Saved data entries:
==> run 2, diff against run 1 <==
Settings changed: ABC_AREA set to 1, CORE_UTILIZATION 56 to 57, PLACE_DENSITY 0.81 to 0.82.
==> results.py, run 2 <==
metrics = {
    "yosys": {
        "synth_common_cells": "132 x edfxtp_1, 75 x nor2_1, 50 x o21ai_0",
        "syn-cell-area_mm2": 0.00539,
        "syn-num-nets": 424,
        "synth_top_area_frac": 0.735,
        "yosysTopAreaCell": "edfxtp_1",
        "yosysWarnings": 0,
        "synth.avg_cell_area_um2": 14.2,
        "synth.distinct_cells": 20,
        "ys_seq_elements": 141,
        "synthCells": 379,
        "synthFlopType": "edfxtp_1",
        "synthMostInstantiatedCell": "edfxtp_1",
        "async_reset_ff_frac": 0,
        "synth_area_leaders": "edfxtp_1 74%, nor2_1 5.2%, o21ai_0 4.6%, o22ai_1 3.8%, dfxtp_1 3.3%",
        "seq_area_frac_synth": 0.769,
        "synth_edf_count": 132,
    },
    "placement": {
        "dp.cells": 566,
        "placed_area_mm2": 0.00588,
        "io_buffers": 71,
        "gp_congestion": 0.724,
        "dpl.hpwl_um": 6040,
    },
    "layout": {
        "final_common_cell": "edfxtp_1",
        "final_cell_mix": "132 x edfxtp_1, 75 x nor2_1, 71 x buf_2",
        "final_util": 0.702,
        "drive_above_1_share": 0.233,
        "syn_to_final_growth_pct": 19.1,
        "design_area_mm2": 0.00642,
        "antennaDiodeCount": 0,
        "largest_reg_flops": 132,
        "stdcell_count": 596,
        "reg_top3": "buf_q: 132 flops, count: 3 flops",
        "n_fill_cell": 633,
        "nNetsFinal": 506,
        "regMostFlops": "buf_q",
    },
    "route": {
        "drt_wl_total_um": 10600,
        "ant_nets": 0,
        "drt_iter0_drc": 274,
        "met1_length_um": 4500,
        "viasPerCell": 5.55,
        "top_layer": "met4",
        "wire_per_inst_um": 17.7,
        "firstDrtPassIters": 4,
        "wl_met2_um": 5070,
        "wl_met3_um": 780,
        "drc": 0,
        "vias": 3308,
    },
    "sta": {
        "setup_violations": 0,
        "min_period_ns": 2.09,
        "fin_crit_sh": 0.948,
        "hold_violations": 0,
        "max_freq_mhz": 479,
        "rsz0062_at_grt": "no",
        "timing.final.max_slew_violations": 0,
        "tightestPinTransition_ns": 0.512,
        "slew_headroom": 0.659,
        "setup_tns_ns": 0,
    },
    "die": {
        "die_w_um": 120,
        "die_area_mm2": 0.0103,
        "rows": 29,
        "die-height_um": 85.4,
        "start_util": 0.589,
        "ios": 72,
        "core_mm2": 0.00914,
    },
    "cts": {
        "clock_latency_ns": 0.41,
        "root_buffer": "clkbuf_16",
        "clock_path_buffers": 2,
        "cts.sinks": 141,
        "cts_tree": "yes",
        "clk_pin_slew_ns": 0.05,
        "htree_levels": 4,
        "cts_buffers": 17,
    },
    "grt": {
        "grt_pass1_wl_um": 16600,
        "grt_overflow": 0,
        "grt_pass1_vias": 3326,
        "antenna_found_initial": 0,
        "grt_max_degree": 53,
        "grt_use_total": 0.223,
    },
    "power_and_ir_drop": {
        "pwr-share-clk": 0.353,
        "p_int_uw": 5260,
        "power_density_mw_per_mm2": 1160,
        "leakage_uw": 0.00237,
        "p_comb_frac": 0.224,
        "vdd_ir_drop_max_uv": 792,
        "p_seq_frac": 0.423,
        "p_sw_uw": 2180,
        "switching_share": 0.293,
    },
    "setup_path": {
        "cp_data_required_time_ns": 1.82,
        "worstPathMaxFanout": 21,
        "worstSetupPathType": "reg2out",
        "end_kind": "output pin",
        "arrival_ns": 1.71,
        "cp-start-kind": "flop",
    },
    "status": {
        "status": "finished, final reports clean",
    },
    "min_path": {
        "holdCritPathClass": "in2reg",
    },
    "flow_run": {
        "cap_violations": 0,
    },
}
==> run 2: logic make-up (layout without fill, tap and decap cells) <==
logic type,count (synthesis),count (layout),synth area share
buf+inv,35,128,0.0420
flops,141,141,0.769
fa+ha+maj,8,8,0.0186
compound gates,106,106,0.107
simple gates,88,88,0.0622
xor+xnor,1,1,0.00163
$ cat src/rtl/rtcst_front.sv
`timescale 1ns / 1ps
module rtcst_front (
  input  logic                clk,
  input  logic                rst,
  rtcst_snap_if.sink          snapshot,
  input  logic                q_full,
  output logic                push,
  output rtcst_pkg::stamp_rec_t rec
);
  import rtcst_pkg::*;

  logic [1:0] failed_attempts;
  logic [1:0] failed_attempts_next;
  logic [1:0] fail_count;
  logic       read_bad;
  logic       bin_mode;
  logic       mode_24h;
  logic       pm;
  logic [7:0] hour_strip;
  logic       bcd_bad;
  logic [7:0] sec_v;
  logic [7:0] min_v;
  logic [7:0] hr_v;
  logic [7:0] day_v;
  logic [7:0] mon_v;
  logic [7:0] yr_v;
  logic       h12_bad;
  logic [7:0] hr_c;
  logic       leap;
  logic       range_bad;
  status_t    status;

  // Items are taken whenever the queue has room.
  assign snapshot.ready = !q_full;
  assign push = snapshot.valid && !q_full;

  // A busy flag on either side or a seconds mismatch spoils the read.
  assign read_bad = snapshot.status_a_before[UIP_BIT] || snapshot.status_a_after[UIP_BIT]
                    || (snapshot.seconds_raw != snapshot.seconds_again);
  assign fail_count = failed_attempts + 2'd1;

  assign bin_mode   = snapshot.status_reg_b[MODE_BIN];
  assign mode_24h   = snapshot.status_reg_b[MODE_24H];
  assign pm         = snapshot.hours_raw[UIP_BIT];
  assign hour_strip = snapshot.hours_raw & HOUR_MASK;

  // BCD check and decode of all six fields.
  assign bcd_bad = !bin_mode && !(bcd_ok(snapshot.seconds_raw) && bcd_ok(snapshot.minutes_raw)
                   && bcd_ok(hour_strip) && bcd_ok(snapshot.day_raw)
                   && bcd_ok(snapshot.month_raw) && bcd_ok(snapshot.year_raw));
  assign sec_v = bin_mode ? snapshot.seconds_raw : {1'b0, bcd_val(snapshot.seconds_raw)};
  assign min_v = bin_mode ? snapshot.minutes_raw : {1'b0, bcd_val(snapshot.minutes_raw)};
  assign hr_v  = bin_mode ? hour_strip : {1'b0, bcd_val(hour_strip)};
  assign day_v = bin_mode ? snapshot.day_raw : {1'b0, bcd_val(snapshot.day_raw)};
  assign mon_v = bin_mode ? snapshot.month_raw : {1'b0, bcd_val(snapshot.month_raw)};
  assign yr_v  = bin_mode ? snapshot.year_raw : {1'b0, bcd_val(snapshot.year_raw)};

  // 12-hour check and conversion to 24-hour time.
  assign h12_bad = !mode_24h && ((hr_v == 8'd0) || (hr_v > 8'd12));
  always_comb begin
    hr_c = hr_v;
    if (!mode_24h) begin
      if (pm) begin
        if (hr_v != 8'd12) begin
          hr_c = hr_v + 8'd12;
        end
      end else if (hr_v == 8'd12) begin
        hr_c = 8'd0;
      end
    end
  end

  // Years 2000 + 0..255: 2100 and 2200 are the only century years that are not leap.
  assign leap = (yr_v[1:0] == 2'b00) && (yr_v != 8'd100) && (yr_v != 8'd200);
  assign range_bad = (sec_v > 8'd59) || (min_v > 8'd59) || (hr_c > 8'd23)
                     || (mon_v == 8'd0) || (mon_v > 8'd12) || (day_v == 8'd0)
                     || (day_v > {3'b000, month_days(mon_v[3:0], leap)});

  // Classification in priority order, and the next failure count.
  always_comb begin
    failed_attempts_next = 2'd0;
    if (read_bad) begin
      if (32'(fail_count) >= MAX_ATTEMPTS) begin
        status = ST_GAVE_UP;
      end else begin
        status = ST_RETRY;
        failed_attempts_next = fail_count;
      end
    end else if (bcd_bad) begin
      status = ST_BAD_BCD;
    end else if (h12_bad) begin
      status = ST_BAD_12H;
    end else if (range_bad) begin
      status = ST_RANGE;
    end else begin
      status = ST_OK;
    end
  end

  // Record for the back end.
  always_comb begin
    rec.status = status;
    rec.year   = yr_v;
    rec.month  = mon_v[3:0];
    rec.day    = day_v[4:0];
    rec.hour   = hr_c[4:0];
    rec.minute = min_v[5:0];
    rec.second = sec_v[5:0];
  end

  // Failure count is updated once per accepted item.
  always_ff @(posedge clk) begin
    if (rst) begin
      failed_attempts <= 2'd0;
    end else if (push) begin
      failed_attempts <= failed_attempts_next;
    end
  end

endmodule
`src/hdl/mbtcp_pkg.sv`:
```
// mbtcp_pkg: shared types, constants and helper functions for the register server
// used by mbtcp_ctrl, mbtcp_dp and modbus_tcp_register_server_core
`timescale 1ns / 1ps

package mbtcp_pkg;

  // default size of the holding register file
  localparam int unsigned RegCountDef = 32;

  // frame layout
  localparam logic [3:0] FullLen     = 4'd12;
  localparam logic [7:0] FcRead      = 8'd3;
  localparam logic [7:0] FcWrite     = 8'd6;

  // response pair positions
  localparam logic [5:0] PairTid     = 6'd0;
  localparam logic [5:0] PairProto   = 6'd1;
  localparam logic [5:0] PairLen     = 6'd2;
  localparam logic [5:0] PairUnit    = 6'd3;
  localparam logic [5:0] PairData    = 6'd4;
  localparam logic [5:0] PairWrLast  = 6'd5;

  // fixed length field of a write response and header length of a read response
  localparam logic [15:0] WrRespLen  = 16'd6;
  localparam logic [15:0] RdHdrLen   = 16'd3;

  // reset values of the holding registers
  localparam logic [15:0] Reg0Reset  = 16'd100;
  localparam logic [15:0] Reg1Reset  = 16'd250;

  typedef enum logic [1:0] {
    S_IDLE,
    S_CHECK,
    S_FETCH,
    S_EMIT
  } state_e;

  // controller to datapath
  typedef struct packed {
    logic capture;  // request byte accepted
    logic clr_idx;  // start a new response
    logic wr_en;    // write the addressed holding register
    logic rd_en;    // fetch the next holding register
    logic emit;     // load one pair into the output register
    logic rd_kind;  // 1: read response, 0: write response
  } dp_cmd_t;

  // datapath to controller
  typedef struct packed {
    logic rd_ok;
    logic wr_ok;
    logic out_free;
    logic last_pair;
  } dp_stat_t;

  function automatic logic [15:0] reg_reset_val(input int unsigned idx);
    logic [15:0] val;
    val = '0;
    if (idx == 0) val = Reg0Reset;
    if (idx == 1) val = Reg1Reset;
    return val;
  endfunction

endpackage

```
`src/hdl/mbtcp_ctrl.sv`:
```
// mbtcp_ctrl: sequencer for intake, request check and response emission
// depends on mbtcp_pkg
`timescale 1ns / 1ps

module mbtcp_ctrl
  import mbtcp_pkg::*;
(
  input  logic     clk_i,
  input  logic     rst_ni,
  input  logic     in_valid_i,
  input  logic     frame_end_i,
  output logic     in_stall_o,
  input  dp_stat_t stat_i,
  output dp_cmd_t  cmd_o
);

  state_e state_q, state_d;
  logic   kind_q, kind_d;

  // state register
  always_ff @(posedge clk_i or negedge rst_ni) begin
    if (!rst_ni) begin
      state_q <= S_IDLE;
      kind_q  <= 1'b0;
    end else begin
      state_q <= state_d;
      kind_q  <= kind_d;
    end
  end

  // next state and commands
  always_comb begin
    state_d       = state_q;
    kind_d        = kind_q;
    cmd_o         = '0;
    cmd_o.rd_kind = kind_q;
    in_stall_o    = 1'b1;
    unique case (state_q)
      S_IDLE: begin
        in_stall_o = 1'b0;
        if (in_valid_i) begin
          cmd_o.capture = 1'b1;
          if (frame_end_i) state_d = S_CHECK;
        end
      end
      S_CHECK: begin
        if (stat_i.rd_ok) begin
          kind_d        = 1'b1;
          cmd_o.clr_idx = 1'b1;
          state_d       = S_FETCH;
        end else if (stat_i.wr_ok) begin
          kind_d        = 1'b0;
          cmd_o.clr_idx = 1'b1;
          cmd_o.wr_en   = 1'b1;
          state_d       = S_FETCH;
        end else begin
          state_d = S_IDLE;
        end
      end
      S_FETCH: begin
        cmd_o.rd_en = 1'b1;
        state_d     = S_EMIT;
      end
      S_EMIT: begin
        if (stat_i.out_free) begin
          cmd_o.emit = 1'b1;
          state_d    = stat_i.last_pair ? S_IDLE : S_FETCH;
        end
      end
      default: state_d = S_IDLE;
    endcase
  end

`ifndef SYNTH
  // a pair is only loaded into a free output register
  assert property (@(posedge clk_i) disable iff (!rst_ni)
    cmd_o.emit |-> stat_i.out_free)
    else $error("pair emitted into a full output register");

  // a register write always starts a response
  assert property (@(posedge clk_i) disable iff (!rst_ni)
    cmd_o.wr_en |=> state_q == S_FETCH)
    else $error("write not followed by its response");

  // an intermediate pair is always followed by another fetch
  assert property (@(posedge clk_i) disable iff (!rst_ni)
    (state_q == S_EMIT && stat_i.out_free && !stat_i.last_pair) |=> state_q == S_FETCH)
    else $error("response ended early");
`endif

endmodule

```
`src/hdl/mbtcp_dp.sv`:
```
// mbtcp_dp: request field capture, holding register file and response pair output
// depends on mbtcp_pkg
`timescale 1ns / 1ps

module mbtcp_dp
  import mbtcp_pkg::*;
#(
  parameter int unsigned RegCount = RegCountDef
) (
  input  logic       clk_i,
  input  logic       rst_ni,
  input  logic [7:0] rx_byte_i,
  input  logic       frame_end_i,
  input  dp_cmd_t    cmd_i,
  output dp_stat_t   stat_o,
  input  logic       out_stall_i,
  output logic       out_valid_o,
  output logic [7:0] first_byte_o,
  output logic [7:0] second_byte_o,
  output logic [1:0] valid_bytes_o,
  output logic       last_o
);

  localparam int unsigned AddrW = $clog2(RegCount);
  localparam logic [16:0] RegCountW = 17'(RegCount);

  // parsed request fields
  logic [3:0]  pos_q;
  logic        full_q;
  logic [15:0] trans_id_q, proto_id_q, start_q, value_q;
  logic [7:0]  unit_id_q, func_q;
  logic [3:0]  pos_inc;

  // holding registers and fetch path
  logic [15:0] regs_q [RegCount];
  logic [15:0] rd_q;
  logic [7:0]  prev_lo_q;
  logic [5:0]  idx_q;
  logic [15:0] rd_addr;

  // output register
  logic       out_valid_q;
  logic [7:0] first_q, second_q;
  logic [1:0] vbytes_q;
  logic       last_q;

  // response derived values
  logic [15:0] resp_len;
  logic [7:0]  byte_cnt;
  logic [7:0]  first_d, second_d;

  assign pos_inc = (pos_q < FullLen) ? pos_q + 4'd1 : pos_q;

  // byte capture
  always_ff @(posedge clk_i or negedge rst_ni) begin
    if (!rst_ni) begin
      pos_q      <= '0;
      full_q     <= 1'b0;
      trans_id_q <= '0;
      proto_id_q <= '0;
      unit_id_q  <= '0;
      func_q     <= '0;
      start_q    <= '0;
      value_q    <= '0;
    end else if (cmd_i.capture) begin
      case (pos_q)
        4'd0:    trans_id_q[15:8] <= rx_byte_i;
        4'd1:    trans_id_q[7:0]  <= rx_byte_i;
        4'd2:    proto_id_q[15:8] <= rx_byte_i;
        4'd3:    proto_id_q[7:0]  <= rx_byte_i;
        4'd6:    unit_id_q        <= rx_byte_i;
        4'd7:    func_q           <= rx_byte_i;
        4'd8:    start_q[15:8]    <= rx_byte_i;
        4'd9:    start_q[7:0]     <= rx_byte_i;
        4'd10:   value_q[15:8]    <= rx_byte_i;
        4'd11:   value_q[7:0]     <= rx_byte_i;
        default: ;
      endcase
      if (frame_end_i) begin
        pos_q  <= '0;
        full_q <= (pos_inc == FullLen);
      end else begin
        pos_q <= pos_inc;
      end
    end
  end

  // request checks, output register state and last pair detection
  always_comb begin
    stat_o.rd_ok = full_q && (proto_id_q == '0) && (func_q == FcRead) &&
                   ({1'b0, start_q} + {1'b0, value_q} <= RegCountW);
    stat_o.wr_ok = full_q && (proto_id_q == '0) && (func_q == FcWrite) &&
                   ({1'b0, start_q} < RegCountW);
    stat_o.out_free  = !out_valid_q || !out_stall_i;
    stat_o.last_pair = cmd_i.rd_kind ? (idx_q == PairData + value_q[5:0])
                                     : (idx_q == PairWrLast);
  end

  // register file with fixed reset contents
  always_ff @(posedge clk_i or negedge rst_ni) begin
    if (!rst_ni) begin
      for (int unsigned i = 0; i < RegCount; i++) regs_q[i] <= reg_reset_val(i);
    end else if (cmd_i.wr_en) begin
      regs_q[start_q[AddrW-1:0]] <= value_q;
    end
  end

  assign rd_addr = start_q + {10'd0, idx_q} - {10'd0, PairData};

  // register fetch and pair counter
  always_ff @(posedge clk_i or negedge rst_ni) begin
    if (!rst_ni) begin
      idx_q <= '0;
    end else if (cmd_i.clr_idx) begin
      idx_q <= '0;
    end else if (cmd_i.emit) begin
      idx_q <= idx_q + 6'd1;
    end
  end

  always_ff @(posedge clk_i) begin
    if (cmd_i.rd_en) begin
      rd_q <= ({1'b0, rd_addr} < RegCountW) ? regs_q[rd_addr[AddrW-1:0]] : '0;
    end
    if (cmd_i.emit) prev_lo_q <= rd_q[7:0];
  end

  assign resp_len = cmd_i.rd_kind ? RdHdrLen + {value_q[14:0], 1'b0} : WrRespLen;
  assign byte_cnt = {value_q[6:0], 1'b0};

  // pair selection
  always_comb begin
    first_d  = '0;
    second_d = '0;
    case (idx_q)
      PairTid: begin
        first_d  = trans_id_q[15:8];
        second_d = trans_id_q[7:0];
      end
      PairProto: ;
      PairLen: begin
        first_d  = resp_len[15:8];
        second_d = resp_len[7:0];
      end
      PairUnit: begin
        first_d  = unit_id_q;
        second_d = func_q;
      end
      PairData: begin
        first_d  = cmd_i.rd_kind ? byte_cnt : start_q[15:8];
        second_d = cmd_i.rd_kind ? rd_q[15:8] : start_q[7:0];
      end
      default: begin
        first_d  = cmd_i.rd_kind ? prev_lo_q : value_q[15:8];
        second_d = cmd_i.rd_kind ? rd_q[15:8] : value_q[7:0];
      end
    endcase
    // final pair of a read carries a single byte
    if (cmd_i.rd_kind && stat_o.last_pair) second_d = '0;
  end

  // output register
  always_ff @(posedge clk_i or negedge rst_ni) begin
    if (!rst_ni) begin
      out_valid_q <= 1'b0;
    end else if (cmd_i.emit) begin
      out_valid_q <= 1'b1;
    end else if (!out_stall_i) begin
      out_valid_q <= 1'b0;
    end
  end

  always_ff @(posedge clk_i) begin
    if (cmd_i.emit) begin
      first_q  <= first_d;
      second_q <= second_d;
      vbytes_q <= (cmd_i.rd_kind && stat_o.last_pair) ? 2'd1 : 2'd2;
      last_q   <= stat_o.last_pair;
    end
  end

  assign out_valid_o   = out_valid_q;
  assign first_byte_o  = first_q;
  assign second_byte_o = second_q;
  assign valid_bytes_o = vbytes_q;
  assign last_o        = last_q;

endmodule

```
`src/hdl/modbus_tcp_register_server_core.sv`:
```
// modbus_tcp_register_server_core: top level of the holding register server
// depends on mbtcp_pkg, mbtcp_ctrl and mbtcp_dp
//
//   channel   direction  handshake              payload
//   request   in         in_valid_i/in_stall_o   rx_byte_i, frame_end_i
//   response  out        out_valid_o/out_stall_i first_byte_o, second_byte_o,
//                                                valid_bytes_o, last_o
//
// request bytes are taken one per cycle while no response is in progress
// after the last byte of a frame the request is checked, then each
// response pair passes through a register fetch and then an output load
// a read of n registers answers in 5 + n pairs, a write in 6 pairs
// a stalled output register holds its pair and pauses the sequencer
// reset loads the register file at once, no clearing pass is needed
`timescale 1ns / 1ps

module modbus_tcp_register_server_core
  import mbtcp_pkg::*;
#(
  parameter int unsigned RegCount = RegCountDef
) (
  input  logic       clk_i,
  input  logic       rst_ni,
  input  logic       in_valid_i,
  output logic       in_stall_o,
  input  logic [7:0] rx_byte_i,
  input  logic       frame_end_i,
  output logic       out_valid_o,
  input  logic       out_stall_i,
  output logic [7:0] first_byte_o,
  output logic [7:0] second_byte_o,
  output logic [1:0] valid_bytes_o,
  output logic       last_o
);

  dp_cmd_t  cmd;
  dp_stat_t stat;

  // sequencer
  mbtcp_ctrl u_ctrl (
    .clk_i       (clk_i),
    .rst_ni      (rst_ni),
    .in_valid_i  (in_valid_i),
    .frame_end_i (frame_end_i),
    .in_stall_o  (in_stall_o),
    .stat_i      (stat),
    .cmd_o       (cmd)
  );

  // datapath
  mbtcp_dp #(
    .RegCount (RegCount)
  ) u_dp (
    .clk_i         (clk_i),
    .rst_ni        (rst_ni),
    .rx_byte_i     (rx_byte_i),
    .frame_end_i   (frame_end_i),
    .cmd_i         (cmd),
    .stat_o        (stat),
    .out_stall_i   (out_stall_i),
    .out_valid_o   (out_valid_o),
    .first_byte_o  (first_byte_o),
    .second_byte_o (second_byte_o),
    .valid_bytes_o (valid_bytes_o),
    .last_o        (last_o)
  );

endmodule

```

§ Assignment: Repeat exactly the lines above from the one with "flops,141,141,0.769" up to and including the one with "simple gates,88,88,0.0622". No other line belongs in the reply.

§ Exercise result:
flops,141,141,0.769
fa+ha+maj,8,8,0.0186
compound gates,106,106,0.107
simple gates,88,88,0.0622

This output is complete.